_Data for this exercise:_
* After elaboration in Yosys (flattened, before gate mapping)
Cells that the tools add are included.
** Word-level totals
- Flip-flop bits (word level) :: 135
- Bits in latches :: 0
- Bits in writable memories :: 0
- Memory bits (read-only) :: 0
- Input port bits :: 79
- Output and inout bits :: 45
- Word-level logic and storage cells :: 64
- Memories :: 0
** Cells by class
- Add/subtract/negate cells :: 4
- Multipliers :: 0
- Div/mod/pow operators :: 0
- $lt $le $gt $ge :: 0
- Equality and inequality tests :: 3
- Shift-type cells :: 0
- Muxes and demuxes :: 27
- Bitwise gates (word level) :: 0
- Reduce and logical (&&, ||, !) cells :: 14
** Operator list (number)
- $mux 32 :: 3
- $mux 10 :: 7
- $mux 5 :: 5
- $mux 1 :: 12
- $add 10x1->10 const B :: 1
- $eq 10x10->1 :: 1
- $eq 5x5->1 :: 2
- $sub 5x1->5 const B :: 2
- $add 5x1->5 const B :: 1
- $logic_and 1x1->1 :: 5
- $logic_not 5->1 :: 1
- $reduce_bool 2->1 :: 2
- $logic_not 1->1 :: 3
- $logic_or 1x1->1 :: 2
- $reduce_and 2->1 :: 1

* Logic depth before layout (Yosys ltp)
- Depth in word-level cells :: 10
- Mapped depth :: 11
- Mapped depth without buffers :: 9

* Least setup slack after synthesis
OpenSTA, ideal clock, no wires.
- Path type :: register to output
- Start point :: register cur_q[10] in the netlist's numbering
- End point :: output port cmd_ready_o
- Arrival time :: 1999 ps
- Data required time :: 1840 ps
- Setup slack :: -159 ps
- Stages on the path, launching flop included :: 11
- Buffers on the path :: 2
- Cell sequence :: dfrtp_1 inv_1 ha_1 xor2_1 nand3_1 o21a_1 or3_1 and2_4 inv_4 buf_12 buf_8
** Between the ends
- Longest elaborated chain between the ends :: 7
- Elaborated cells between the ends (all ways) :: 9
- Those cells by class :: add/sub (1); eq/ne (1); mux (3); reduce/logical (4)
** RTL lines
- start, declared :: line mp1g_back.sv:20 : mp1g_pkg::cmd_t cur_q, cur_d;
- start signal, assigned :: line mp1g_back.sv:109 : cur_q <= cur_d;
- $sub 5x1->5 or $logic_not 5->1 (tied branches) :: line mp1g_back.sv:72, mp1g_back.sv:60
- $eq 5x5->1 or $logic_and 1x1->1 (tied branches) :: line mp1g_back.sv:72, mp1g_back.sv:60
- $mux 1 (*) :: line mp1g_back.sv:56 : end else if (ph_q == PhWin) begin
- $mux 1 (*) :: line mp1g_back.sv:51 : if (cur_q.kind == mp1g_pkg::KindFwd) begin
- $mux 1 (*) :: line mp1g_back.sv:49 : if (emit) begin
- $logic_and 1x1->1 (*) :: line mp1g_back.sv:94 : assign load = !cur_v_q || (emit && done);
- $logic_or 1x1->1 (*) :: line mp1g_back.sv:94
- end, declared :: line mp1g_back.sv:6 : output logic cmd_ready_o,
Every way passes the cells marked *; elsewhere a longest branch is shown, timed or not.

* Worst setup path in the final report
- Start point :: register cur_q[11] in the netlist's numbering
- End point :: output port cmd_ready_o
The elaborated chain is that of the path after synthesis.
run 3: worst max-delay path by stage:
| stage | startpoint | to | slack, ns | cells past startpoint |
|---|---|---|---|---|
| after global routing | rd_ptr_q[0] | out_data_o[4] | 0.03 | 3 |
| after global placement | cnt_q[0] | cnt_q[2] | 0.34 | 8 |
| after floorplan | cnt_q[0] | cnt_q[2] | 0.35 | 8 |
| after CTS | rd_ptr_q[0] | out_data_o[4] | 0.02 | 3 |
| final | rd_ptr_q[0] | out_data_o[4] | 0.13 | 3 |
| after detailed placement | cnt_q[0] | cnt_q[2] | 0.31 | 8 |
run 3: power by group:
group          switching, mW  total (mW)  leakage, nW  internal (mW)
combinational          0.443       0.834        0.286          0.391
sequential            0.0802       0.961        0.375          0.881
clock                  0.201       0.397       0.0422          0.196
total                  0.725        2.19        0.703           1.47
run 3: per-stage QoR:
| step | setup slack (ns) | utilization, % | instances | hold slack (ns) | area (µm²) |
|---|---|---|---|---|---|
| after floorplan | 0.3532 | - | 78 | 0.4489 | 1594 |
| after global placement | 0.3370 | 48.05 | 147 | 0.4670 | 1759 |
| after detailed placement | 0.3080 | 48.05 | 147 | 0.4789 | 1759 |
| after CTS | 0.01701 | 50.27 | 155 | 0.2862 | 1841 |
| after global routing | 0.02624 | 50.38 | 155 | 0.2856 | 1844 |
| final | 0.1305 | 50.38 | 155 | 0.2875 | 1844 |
===== src/rtl/hsv_pkg.sv =====
// ----------------------------------------------------------------------------
// hsv_pkg
// shared widths, sector codes and fixed-point helpers of the hsv to rgb path
// ----------------------------------------------------------------------------
package hsv_pkg;

    localparam int HUE_W   = 16;
    localparam int LEVEL_W = 14;
    localparam int CHAN_W  = 8;
    localparam int IN_W    = 48;   // 44 payload bits padded to whole bytes
    localparam int OUT_W   = 24;

    localparam int UNIT_W  = 13;   // clamped Q.12 level, 0..4096
    localparam int FRAC_W  = 16;   // hue fraction inside one sector
    localparam int FACT_W  = 29;   // Q.28 factor, 0..2^28
    localparam int CH40_W  = 41;   // Q.40 channel, 0..2^40

    localparam logic [UNIT_W-1:0] ONE_Q12 = 13'd4096;
    localparam logic [FACT_W-1:0] ONE_Q28 = 29'h1000_0000;
    localparam logic [FRAC_W:0]   ONE_Q16 = 17'h1_0000;

    typedef logic [2:0] t_sector;

    localparam t_sector SECTOR_RED_YEL = 3'd0;
    localparam t_sector SECTOR_YEL_GRN = 3'd1;
    localparam t_sector SECTOR_GRN_CYN = 3'd2;
    localparam t_sector SECTOR_CYN_BLU = 3'd3;
    localparam t_sector SECTOR_BLU_MAG = 3'd4;

    // negative -> 0, above 1.0 -> 1.0
    function automatic logic [UNIT_W-1:0] clamp_level(input logic [LEVEL_W-1:0] raw);
        logic [UNIT_W-1:0] mag;
        mag = raw[UNIT_W-1:0];
        if (raw[LEVEL_W-1]) begin
            return '0;
        end else if (mag > ONE_Q12) begin
            return ONE_Q12;
        end else begin
            return mag;
        end
    endfunction

    // round c*255 half up out of Q.40 and saturate
    function automatic logic [CHAN_W-1:0] to_byte(input logic [CH40_W-1:0] c40);
        logic [CH40_W+7:0] sum;
        logic [8:0]        whole;
        sum   = {c40, 8'b0} - {8'b0, c40} + {9'b0, 1'b1, 39'b0};
        whole = sum[CH40_W+7:40];
        if (whole > 9'd255) begin
            return 8'hFF;
        end else begin
            return whole[CHAN_W-1:0];
        end
    endfunction

endpackage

_Assignment:_
Look for the word "numbering" in every line of the listing and copy the lines that have it.

_Result of this exercise:_
- Start point :: register cur_q[10] in the netlist's numbering
- Start point :: register cur_q[11] in the netlist's numbering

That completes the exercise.